How to cite this URL:
Udwadia TE. Surgery for hernia: quo vadis?. J Min Access Surg [serial online] 2006 [cited 2019 Jul 20];2:104-5. Available from: http://www.journalofmas.com/text.asp?2006/2/3/104/27719


The Editorial Board of the Journal of Minimal Access Surgery wishes to extend their sincere gratitude to Dr. Pradeep Chowbey and his team from Department of Minimal Access Surgery, Sir Ganga Ram Hospital for taking on the onerous responsibility of bringing out this special issue dedicated to Hernia Surgery. They have worked tirelessly to meet some tough deadlines to ensure that the issue is released during the Second Congress of the Asia Pacific Hernia Society taking place in New Delhi. We also thank all the authors from around the world, who are all experts in the field of hernia surgery, for their informative and thought-provoking contributions.

The reader of a Minimal Access Surgery Journal may well question the publication of several articles unrelated to Minimal Access Surgery in this Journal.

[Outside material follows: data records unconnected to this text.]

--- config.mk ---
export PLATFORM = sky130hd
export DESIGN_NAME = ppwm_cfg_master
export DESIGN_NICKNAME = d
export VERILOG_FILES = /design/src/rtl/ppwm_cfg_master.sv
export SDC_FILE = /design/constraint.sdc
export NUM_CORES = 1
export LEC_CHECK = 0
export ABC_AREA = 1
export CAP_MARGIN = 20
export CORE_ASPECT_RATIO = 1.1
export CORE_MARGIN = 5
export CORE_UTILIZATION = 46
export DETAILED_ROUTE_END_ITERATION = 6
export PLACE_DENSITY = 0.85
export SLEW_MARGIN = 20
export SYNTH_ARGS = -nofsm -noshare
export SYNTH_HDL_FRONTEND = slang
export SYNTH_SLANG_ARGS = --single-unit
--- constraint.sdc ---
create_clock -name clk -period 2.25 [get_ports clk]
set_clock_uncertainty 0.05 [all_clocks]
set_input_delay 0.45 -clock clk [delete_from_list [all_inputs] [get_ports clk]]
set_output_delay 0.45 -clock clk [all_outputs]
set_load 0.02 [all_outputs]
--- src/rtl/ppwm_cfg_master.sv ---
// Bus initiator for the servo PWM register interface: turns one accepted command
// into one framed SETUP/STROBE/HOLD cycle on cs/wr/rd, then pulses a response.
module ppwm_cfg_master #(
  parameter int          STROBE_CYCLES = 2,
  parameter logic [7:0]  ADDR_LIMIT    = 8'h1C
) (
  input  logic        clk,
  input  logic        reset,
  input  logic        cmd_valid,
  output logic        cmd_ready,
  input  logic        cmd_write,
  input  logic [7:0]  cmd_addr,
  input  logic [31:0] cmd_data,
  output logic        rsp_valid,
  output logic        rsp_err,
  output logic [31:0] rsp_data,
  output logic        cs,
  output logic        wr,
  output logic        rd,
  output logic [7:0]  addr,
  output logic [31:0] d_out,
  input  logic [31:0] d_in
);

  typedef enum logic [2:0] {S_IDLE, S_SETUP, S_STROBE, S_HOLD, S_RESP} state_t;

  state_t      r_state, w_next;
  logic        r_write;
  logic [7:0]  r_addr;
  logic [31:0] r_data;
  logic [3:0]  r_cnt;
  logic        r_rsp_err;
  logic [31:0] r_rsp_data;
  logic        w_accept;
  logic        w_legal;
  logic        w_last;

  assign w_legal  = (cmd_addr[1:0] == 2'b00) && (cmd_addr <= ADDR_LIMIT);
  assign w_last   = (r_state == S_STROBE) && (r_cnt == 4'd0);
  assign rsp_err  = r_rsp_err;
  assign rsp_data = r_rsp_data;

  // NOTE: sequential state uses non-blocking assignments so every register
  // samples the pre-edge values, independent of statement order.
  always_ff @(posedge clk) begin
    if (reset) r_state <= S_IDLE;
    else       r_state <= w_next;
  end

  // NOTE: every output of this block gets a default first; a missing branch
  // assignment would otherwise infer a latch.
  always_comb begin
    w_next    = r_state;
    w_accept  = 1'b0;
    cmd_ready = 1'b0;
    rsp_valid = 1'b0;
    cs        = 1'b0;
    wr        = 1'b0;
    rd        = 1'b0;
    addr      = '0;
    d_out     = '0;
    unique case (r_state)
      S_IDLE: begin
        cmd_ready = ~reset;
        w_accept  = cmd_valid & ~reset;
        if (w_accept) w_next = w_legal ? S_SETUP : S_RESP;
      end
      S_SETUP: begin
        cs     = 1'b1;
        addr   = r_addr;
        d_out  = r_data;
        w_next = S_STROBE;
      end
      S_STROBE: begin
        cs    = 1'b1;
        addr  = r_addr;
        d_out = r_data;
        wr    = r_write;
        rd    = ~r_write;
        if (r_cnt == 4'd0) w_next = S_HOLD;
      end
      S_HOLD: begin
        cs     = 1'b1;
        addr   = r_addr;
        d_out  = r_data;
        w_next = S_RESP;
      end
      S_RESP: begin
        rsp_valid = 1'b1;
        w_next    = S_IDLE;
      end
      default: w_next = S_IDLE;
    endcase
  end

  // Command latches, strobe counter and response registers.
  always_ff @(posedge clk) begin
    if (reset) begin
      r_write    <= 1'b0;
      r_addr     <= '0;
      r_data     <= '0;
      r_cnt      <= '0;
      r_rsp_err  <= 1'b0;
      r_rsp_data <= '0;
    end else begin
      if (w_accept) begin
        r_write <= cmd_write;
        r_addr  <= cmd_addr;
        r_data  <= cmd_write ? cmd_data : '0;
        if (!w_legal) begin
          r_rsp_err  <= 1'b1;
          r_rsp_data <= '0;
        end
      end
      if (r_state == S_SETUP)
        r_cnt <= 4'(STROBE_CYCLES - 1);
      else if (r_state == S_STROBE && r_cnt != 4'd0)
        r_cnt <= r_cnt - 4'd1;
      if (w_last && !r_write)
        r_rsp_data <= d_in;
      if (r_state == S_HOLD) begin
        r_rsp_err <= 1'b0;
        if (r_write) r_rsp_data <= '0;
      end
    end
  end

endmodule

It is the view of this Editorial Board that surgery be seen and studied in its totality and in the current scenario, hernia represents the commonest surgical ailment which merits a wide-spectrum study. The average general surgeon who plods along without any pretensions of being a "herniologist", nonetheless has repair of hernia as his commonest operative procedure. This issue of the JMAS is meant to address all surgeons, in all walks of life, on various facets of hernia repair.

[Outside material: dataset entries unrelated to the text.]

**config.mk**
```make
export PLATFORM = sky130hd
export DESIGN_NAME = user_module_phase_step_decoder
export DESIGN_NICKNAME = d
export VERILOG_FILES = /design/src/rtl/user_module_phase_step_decoder.sv
export SDC_FILE = /design/constraint.sdc
export NUM_CORES = 1
export LEC_CHECK = 0
export ABC_AREA = 1
export ABC_CLOCK_PERIOD_IN_PS = 3850
export BUFFER_PORTS_ARGS = -buffer_cell sky130_fd_sc_hd__buf_2
export CAP_MARGIN = 5
export CELL_PAD_IN_SITES_DETAIL_PLACEMENT = 1
export CELL_PAD_IN_SITES_GLOBAL_PLACEMENT = 1
export CORE_ASPECT_RATIO = 0.8
export CORE_MARGIN = 4
export CORE_UTILIZATION = 43
export DETAILED_ROUTE_END_ITERATION = 7
export PLACE_DENSITY = 0.87
export SYNTH_ARGS = -nofsm -noshare
export SYNTH_HDL_FRONTEND = slang
export SYNTH_SLANG_ARGS = --single-unit
```
**constraint.sdc**
```tcl
create_clock -name io_in -period 3.85 [get_ports io_in]
set_input_delay 0.1925 -clock io_in [delete_from_list [all_inputs] [get_ports io_in]]
set_output_delay 0.1925 -clock io_in [all_outputs]
set_load 0.02 [all_outputs]
```
**src/rtl/user_module_phase_step_decoder.sv**
```systemverilog
// Receive-side decoder for four active-low one-hot phase lines: synchronise, glitch-filter,
// recover step direction, keep a wrapping 4-bit position and flag illegal two-phase jumps.
module user_module_phase_step_decoder #(
  parameter int SYNC_STAGES = 2,
  parameter int FILTER      = 2
) (
  input  logic [7:0] io_in,
  output logic [7:0] io_out
);

  logic       clk;
  logic       rst_n;
  logic [3:0] ph_n;
  logic       clr_cnt;
  logic       clr_err;

  assign clk     = io_in[0];
  assign rst_n   = io_in[1];
  assign ph_n    = io_in[5:2];
  assign clr_cnt = io_in[6];
  assign clr_err = io_in[7];

  logic [3:0] sync_q [SYNC_STAGES];
  logic [3:0] s;

  always_ff @(posedge clk) begin
    if (!rst_n) begin
      for (int i = 0; i < SYNC_STAGES; i++) sync_q[i] <= 4'b1111;
    end else begin
      sync_q[0] <= ph_n;
      for (int i = 1; i < SYNC_STAGES; i++) sync_q[i] <= sync_q[i-1];
    end
  end

  assign s = sync_q[SYNC_STAGES-1];

  // A code counts as stable once the previous FILTER-1 synchronised samples all agree with it.
  logic stable;

  generate
    if (FILTER > 1) begin : g_hist
      logic [3:0] hist_q [FILTER-1];

      always_ff @(posedge clk) begin
        if (!rst_n) begin
          for (int i = 0; i < FILTER - 1; i++) hist_q[i] <= 4'b1111;
        end else begin
          hist_q[0] <= s;
          for (int i = 1; i < FILTER - 1; i++) hist_q[i] <= hist_q[i-1];
        end
      end

      always_comb begin
        stable = 1'b1;
        for (int i = 0; i < FILTER - 1; i++) begin
          if (hist_q[i] != s) stable = 1'b0;
        end
      end
    end else begin : g_nohist
      assign stable = 1'b1;
    end
  endgenerate

  logic       valid;
  logic [1:0] n;

  always_comb begin
    valid = 1'b0;
    n     = 2'd0;
    case (s)
      4'b1110: begin valid = 1'b1; n = 2'd0; end
      4'b1101: begin valid = 1'b1; n = 2'd1; end
      4'b1011: begin valid = 1'b1; n = 2'd2; end
      4'b0111: begin valid = 1'b1; n = 2'd3; end
      default: begin valid = 1'b0; n = 2'd0; end
    endcase
  end

  logic [3:0] pos_q;
  logic       dir_q;
  logic       step_q;
  logic       err_q;
  logic       lock_q;
  logic [1:0] a_q;

  logic       accept;
  logic [1:0] diff;
  logic       fwd;
  logic       bwd;
  logic       jump;

  // Modulo-4 distance from the last accepted phase decides forward, backward or illegal jump.
  assign accept = valid & stable;
  assign diff   = n - a_q;
  assign fwd    = accept & lock_q & (diff == 2'd1);
  assign bwd    = accept & lock_q & (diff == 2'd3);
  assign jump   = accept & lock_q & (diff == 2'd2);

  always_ff @(posedge clk) begin
    if (!rst_n) begin
      pos_q  <= 4'd0;
      dir_q  <= 1'b0;
      step_q <= 1'b0;
      err_q  <= 1'b0;
      lock_q <= 1'b0;
      a_q    <= 2'd0;
    end else begin
      step_q <= fwd | bwd;

      if (accept) begin
        if (!lock_q) begin
          a_q    <= n;
          lock_q <= 1'b1;
        end else if (diff != 2'd0) begin
          a_q <= n;
        end
      end

      if (clr_cnt)  pos_q <= 4'd0;
      else if (fwd) pos_q <= pos_q + 4'd1;
      else if (bwd) pos_q <= pos_q - 4'd1;

      if (fwd)      dir_q <= 1'b1;
      else if (bwd) dir_q <= 1'b0;

      // A jump on the same edge as clr_err must still leave the error set.
      if (jump)         err_q <= 1'b1;
      else if (clr_err) err_q <= 1'b0;
    end
  end

  assign io_out = {lock_q, err_q, step_q, dir_q, pos_q};

endmodule

```
==> impl_results.md <==
- Status: complete, but fails checks
- Failing checks: hold timing
- Largest family of logic cells by synthesized area: simple AND/OR/NAND/NOR gates
- Max stage delay on crit path: between 0.3 and 0.4 ns
- Cell Area, Synth: about 0.0011 mm2
- Post-synthesis sequential area ratio: 0.414
- Inst Count DP: 166
- Total global routing overflow: 0
- FF-to-FF Start: sync_q[0][4]
- Layout cells sized above 1: 0.322
- Fin nets: between 150 and 200
- Clock transition at path regs: roughly 0.13 ns
- Worst hold margin: -0.225 ns
- Post-route non-filler standard cell count: 200
- CTS tree: yes
- R2r endpoint: pos_q[3]
- Wire per inst: between 15 and 20 um
- Bufs and invs on worst path: 4
- Die Width: approximately 64 um
- Multiplexer share of the synthesized area: 0
- Max IR drop VDD: 0.435 mV
- Synth unique cells: 24
- Routed WL: around 4000 um
- FF+latch count, synth: 22
- Final hold violations: 5
- Startpoint Class: flop
- Cells on Worst Hold Path: 1
- Synth Area in XOR/XNOR: 0.00824
- Worst R2R Setup Slack: between 0.5 and 0.6 ns
- Critical Path AT: about 3.6 ns
- Final setup viols: 0
- Post-route DRC: 0
- Hold buffer count at cts: 0
- Die area: about 0.0033 mm2
- Dpl hpwl: around 1900 um
- Slowest library cell on the worst path: dfxtp_1
- Worst Hold End: sync_q[0][2]
- Slew Limit Fails: 0
- Max Cap Violations: 0
- First-pass GRT wire length: just under 7000 um
- Clk sinks: 22
- Unrepaired setup endpoints after global routing: no
- Core area: ~0.0023 mm2
- Area leader, netlist: dfxtp_1
- Avg Inst Size Synth: about 7.7 um2
- Clk_skew: between 0.005 and 0.006 ns
- Remaining antenna violation count: 0
- Setup crit end kind: flop
- Hold Crit Class: clk -> reg
- Detailed-route via count: approximately 1200
- CP cell instances: nand2_1 > inv_2 > a31oi_1 > ha_1 > nand2_1 > nand2_1 > inv_1 > nand2_1 > nand2_2 > inv_2 > nand3_2 > ha_1 > nand2_1 > nor2_1 > nor2_1 > inv_1 > nand2_1 > nand2_1 > nor2_2 > nand2_1 > nand2_1 > nor2_1
- Post-route minimum period: about 3.3 ns
- # IOs: 16
- Syn. warnings: 0
- Adder-cell area share of the yosys netlist: 0.0541
- Pre-CTS setup slack: 0.875 ns
- Final core occ: 0.590
- Initial antenna violation count: 1
- Crit-path most repeated cell: nand2_1
- Row count: 15
- Fin Setup TNS: 0 ns
- IO Port Bufs: 8
- RD Place Congestion: about 0.83
- Worst Path Required: 4.08 ns
- PD cells: between 700 and 800 mW/mm2
- Die H: around 52 um
- Vias per cell: about 6
- Worst relative slew slack: 0.707
- Post-CTS setup buffers: 0
- Post-route clock period utilization: 0.868
- Area growth syn-to-layout: 24.9%
- Largest net degree at the start of global routing: 14
- P_leak: approximately 0.00056 uW
- Syn Inst Count: around 140
- Worst-path maximum fanout: 4
- Syn_nets: between 150 and 200
- Vias in the first global route: roughly 1600
- Worst setup slack after layout: 0.509 ns
- Post-Synth Simple-Gate Area: 0.348
- Post-synthesis compound-gate area fraction: 0.0659
- Total global-route track usage: 0.314
- Hold_sp: io_in[4]
- Slew @ Worst Pin: about 0.44 ns
- Worst Setup Path Type: reg -> reg
- Fmax: approximately 300 MHz
- Drt first pass iters: 7
- Clock insertion delay at the later pin of the skew report: roughly 0.32 ns
- Reg2Reg Depth: 22
- CP top delay family: simple AND/OR/NAND/NOR gates
- Yosys top cell area share: 0.414
- Initial Utilization: 0.472
- Total power: ~1000 uW
- Drt initial violations: 86
- Top post-synthesis cells by area: dfxtp_1 41%, nand2_1 12%, inv_1 5.3%
- Count of cells resized by post-cts repair: 0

The history of hernia is perhaps the most exciting and relevant aspect of surgical history and advance. From the early Greeks who coined the term hernia (Hernios = bud), through the ages of hernia treatment by cautery and castration, we have come a long way. Logical treatment for hernia commenced with an understanding of the anatomy and the establishment of sound surgical principles, a surgical treatment best described by Eduardo Bassini[1] in 1888 by his concept of tissue repair or rather tissue approximation. Bassini brought down the recurrence rate of hernia from 100 to 10%. This achievement is all the more creditable in a period with no antibiotics, no anaesthesia as we know it and the fact that all patients were in an advanced state of hernia progression. Though surgeons were aware of the problems of tissue repair, the Bassini procedure with several modifications was the mainstay of hernia repair for nine decades and for millions of patients till tension-free onlay mesh hernioplasty with various prosthetic materials, as standardized by Lichtenstein[2] ushered an era of less pain, shorter hospitalization, lower recurrence and early return to work after hernia surgery.

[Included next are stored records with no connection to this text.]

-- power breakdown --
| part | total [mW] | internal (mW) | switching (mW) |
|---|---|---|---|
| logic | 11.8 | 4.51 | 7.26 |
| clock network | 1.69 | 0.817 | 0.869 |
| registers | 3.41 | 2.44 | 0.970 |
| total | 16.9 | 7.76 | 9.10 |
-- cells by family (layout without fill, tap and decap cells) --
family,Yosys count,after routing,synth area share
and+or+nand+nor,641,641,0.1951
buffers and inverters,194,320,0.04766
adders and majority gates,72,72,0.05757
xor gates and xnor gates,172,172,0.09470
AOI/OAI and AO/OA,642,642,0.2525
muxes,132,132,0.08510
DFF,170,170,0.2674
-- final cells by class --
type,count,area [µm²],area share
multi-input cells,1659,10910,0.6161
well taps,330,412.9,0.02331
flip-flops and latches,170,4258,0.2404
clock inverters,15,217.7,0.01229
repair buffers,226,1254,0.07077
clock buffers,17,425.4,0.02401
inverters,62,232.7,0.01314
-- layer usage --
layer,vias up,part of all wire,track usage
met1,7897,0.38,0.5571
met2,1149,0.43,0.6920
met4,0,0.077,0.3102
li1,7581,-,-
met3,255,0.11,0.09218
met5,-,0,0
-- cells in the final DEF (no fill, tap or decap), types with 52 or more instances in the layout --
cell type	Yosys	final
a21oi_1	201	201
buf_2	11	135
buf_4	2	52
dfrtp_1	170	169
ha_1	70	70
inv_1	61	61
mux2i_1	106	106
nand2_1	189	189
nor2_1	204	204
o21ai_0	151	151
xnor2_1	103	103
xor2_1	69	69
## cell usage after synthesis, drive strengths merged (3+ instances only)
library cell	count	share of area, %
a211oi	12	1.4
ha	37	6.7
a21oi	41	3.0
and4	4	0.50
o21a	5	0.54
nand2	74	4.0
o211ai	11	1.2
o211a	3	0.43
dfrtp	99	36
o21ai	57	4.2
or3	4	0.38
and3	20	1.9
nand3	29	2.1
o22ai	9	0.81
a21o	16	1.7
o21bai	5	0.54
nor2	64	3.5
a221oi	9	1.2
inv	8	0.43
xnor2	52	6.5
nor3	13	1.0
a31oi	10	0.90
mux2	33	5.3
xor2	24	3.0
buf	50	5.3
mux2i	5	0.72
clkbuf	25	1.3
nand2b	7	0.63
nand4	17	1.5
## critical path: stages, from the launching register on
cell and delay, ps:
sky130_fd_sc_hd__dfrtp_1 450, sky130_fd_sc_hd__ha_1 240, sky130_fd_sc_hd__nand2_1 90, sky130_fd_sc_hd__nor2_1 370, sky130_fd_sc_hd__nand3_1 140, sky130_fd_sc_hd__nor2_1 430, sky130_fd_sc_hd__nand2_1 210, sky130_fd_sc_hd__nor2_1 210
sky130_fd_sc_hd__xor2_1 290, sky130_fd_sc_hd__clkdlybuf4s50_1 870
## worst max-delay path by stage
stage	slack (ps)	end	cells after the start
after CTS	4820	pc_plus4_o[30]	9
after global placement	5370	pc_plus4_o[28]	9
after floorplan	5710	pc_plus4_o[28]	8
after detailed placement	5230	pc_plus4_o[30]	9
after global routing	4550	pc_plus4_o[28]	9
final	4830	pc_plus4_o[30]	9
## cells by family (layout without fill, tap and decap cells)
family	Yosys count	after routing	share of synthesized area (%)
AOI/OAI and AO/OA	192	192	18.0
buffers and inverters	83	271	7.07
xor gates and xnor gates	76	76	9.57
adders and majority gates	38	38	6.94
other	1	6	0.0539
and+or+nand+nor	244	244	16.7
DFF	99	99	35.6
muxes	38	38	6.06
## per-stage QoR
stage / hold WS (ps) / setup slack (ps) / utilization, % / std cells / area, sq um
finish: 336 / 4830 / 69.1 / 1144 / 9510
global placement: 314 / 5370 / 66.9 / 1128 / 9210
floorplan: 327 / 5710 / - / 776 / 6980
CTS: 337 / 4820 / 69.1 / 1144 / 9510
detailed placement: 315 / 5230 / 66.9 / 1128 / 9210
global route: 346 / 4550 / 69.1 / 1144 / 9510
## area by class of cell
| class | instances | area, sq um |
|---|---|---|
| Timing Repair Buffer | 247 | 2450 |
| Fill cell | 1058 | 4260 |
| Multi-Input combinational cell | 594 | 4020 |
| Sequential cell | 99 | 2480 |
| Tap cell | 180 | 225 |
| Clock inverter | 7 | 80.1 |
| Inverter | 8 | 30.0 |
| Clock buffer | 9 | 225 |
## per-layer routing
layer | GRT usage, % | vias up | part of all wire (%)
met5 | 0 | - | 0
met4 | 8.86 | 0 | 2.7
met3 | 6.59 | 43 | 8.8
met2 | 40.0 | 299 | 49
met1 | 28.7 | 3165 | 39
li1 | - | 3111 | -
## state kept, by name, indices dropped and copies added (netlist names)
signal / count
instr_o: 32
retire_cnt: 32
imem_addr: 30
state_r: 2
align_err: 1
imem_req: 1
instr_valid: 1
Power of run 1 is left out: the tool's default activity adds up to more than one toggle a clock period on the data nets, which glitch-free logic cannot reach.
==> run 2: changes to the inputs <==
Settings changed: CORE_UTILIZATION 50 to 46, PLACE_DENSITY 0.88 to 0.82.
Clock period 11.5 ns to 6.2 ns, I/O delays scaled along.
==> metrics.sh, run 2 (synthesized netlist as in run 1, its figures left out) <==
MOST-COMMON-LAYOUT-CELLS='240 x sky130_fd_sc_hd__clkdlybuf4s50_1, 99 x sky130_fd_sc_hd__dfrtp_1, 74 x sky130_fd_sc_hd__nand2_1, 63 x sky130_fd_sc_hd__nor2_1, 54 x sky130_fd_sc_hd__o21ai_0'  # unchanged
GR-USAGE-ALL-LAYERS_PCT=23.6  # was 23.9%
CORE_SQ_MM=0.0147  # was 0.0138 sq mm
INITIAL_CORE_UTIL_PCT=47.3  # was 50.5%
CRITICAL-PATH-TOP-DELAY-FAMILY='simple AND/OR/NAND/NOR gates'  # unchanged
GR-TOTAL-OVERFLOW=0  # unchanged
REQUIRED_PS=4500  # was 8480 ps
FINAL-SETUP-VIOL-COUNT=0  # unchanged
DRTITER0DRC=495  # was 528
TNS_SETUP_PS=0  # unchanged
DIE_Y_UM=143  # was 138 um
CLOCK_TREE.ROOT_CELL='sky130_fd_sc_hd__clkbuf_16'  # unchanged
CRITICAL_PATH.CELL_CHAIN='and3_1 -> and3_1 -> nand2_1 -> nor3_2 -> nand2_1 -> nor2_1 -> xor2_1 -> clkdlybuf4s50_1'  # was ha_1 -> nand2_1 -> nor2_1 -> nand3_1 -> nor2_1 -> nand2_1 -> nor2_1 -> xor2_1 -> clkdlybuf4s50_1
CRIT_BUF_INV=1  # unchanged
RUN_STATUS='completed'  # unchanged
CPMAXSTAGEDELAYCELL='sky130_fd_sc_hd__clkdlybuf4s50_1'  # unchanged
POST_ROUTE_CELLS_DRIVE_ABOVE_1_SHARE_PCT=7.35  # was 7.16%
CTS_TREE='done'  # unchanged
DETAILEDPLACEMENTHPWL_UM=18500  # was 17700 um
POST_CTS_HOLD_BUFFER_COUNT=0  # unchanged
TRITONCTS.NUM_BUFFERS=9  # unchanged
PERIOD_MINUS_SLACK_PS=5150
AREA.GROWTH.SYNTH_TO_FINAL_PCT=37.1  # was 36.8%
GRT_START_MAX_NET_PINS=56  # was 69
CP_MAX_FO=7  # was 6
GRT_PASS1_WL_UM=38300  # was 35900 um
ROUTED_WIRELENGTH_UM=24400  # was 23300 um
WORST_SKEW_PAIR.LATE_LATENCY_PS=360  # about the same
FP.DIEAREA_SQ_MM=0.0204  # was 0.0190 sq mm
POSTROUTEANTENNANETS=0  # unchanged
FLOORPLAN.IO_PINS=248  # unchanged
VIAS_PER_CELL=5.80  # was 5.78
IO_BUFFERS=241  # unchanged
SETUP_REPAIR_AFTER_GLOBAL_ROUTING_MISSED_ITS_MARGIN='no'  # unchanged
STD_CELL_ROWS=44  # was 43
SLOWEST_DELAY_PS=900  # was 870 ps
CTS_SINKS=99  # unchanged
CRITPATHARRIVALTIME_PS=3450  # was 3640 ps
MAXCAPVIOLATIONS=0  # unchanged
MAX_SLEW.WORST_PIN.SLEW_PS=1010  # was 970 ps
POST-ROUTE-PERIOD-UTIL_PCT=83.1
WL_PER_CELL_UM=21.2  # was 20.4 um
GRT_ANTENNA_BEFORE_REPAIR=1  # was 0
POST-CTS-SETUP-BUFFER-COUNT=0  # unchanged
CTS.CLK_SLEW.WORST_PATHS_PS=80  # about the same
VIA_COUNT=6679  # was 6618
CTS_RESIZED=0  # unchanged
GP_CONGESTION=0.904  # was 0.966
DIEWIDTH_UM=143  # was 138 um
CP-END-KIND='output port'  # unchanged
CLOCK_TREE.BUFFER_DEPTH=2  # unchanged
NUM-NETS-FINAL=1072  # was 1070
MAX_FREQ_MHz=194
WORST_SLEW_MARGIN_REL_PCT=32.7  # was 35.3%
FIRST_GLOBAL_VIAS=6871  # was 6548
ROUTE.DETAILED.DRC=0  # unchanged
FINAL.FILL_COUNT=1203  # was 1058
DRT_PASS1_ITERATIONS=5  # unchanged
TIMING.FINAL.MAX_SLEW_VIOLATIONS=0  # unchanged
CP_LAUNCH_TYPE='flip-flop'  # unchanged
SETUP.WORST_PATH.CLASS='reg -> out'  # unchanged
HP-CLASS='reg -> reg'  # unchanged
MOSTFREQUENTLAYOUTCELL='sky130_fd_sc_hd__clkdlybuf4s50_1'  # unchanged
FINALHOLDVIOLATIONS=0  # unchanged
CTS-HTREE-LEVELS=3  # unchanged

With the advent of laparoscopy entering every field of surgery, laparoscopic hernia repair was the obvious next step. For several reasons, unlike laparoscopic cholecystectomy, which had a market penetration of 93% within 3 years, laparoscopic hernia repair after 16 years has enjoyed or rather suffered, a market penetration of 5-15% in the developed world.[3],[4],[5] However the contribution of laparoscopic hernia repair goes way beyond its poor acceptance. Hitherto, in spite of or perhaps because of its common occurrence, hernia repair was relegated to a minor, almost step-child, position in surgery. Laparoscopic hernia repair has focused world surgical attention on the treatment of hernia and elevated it to its current status of study, controversy, evaluation and treatment.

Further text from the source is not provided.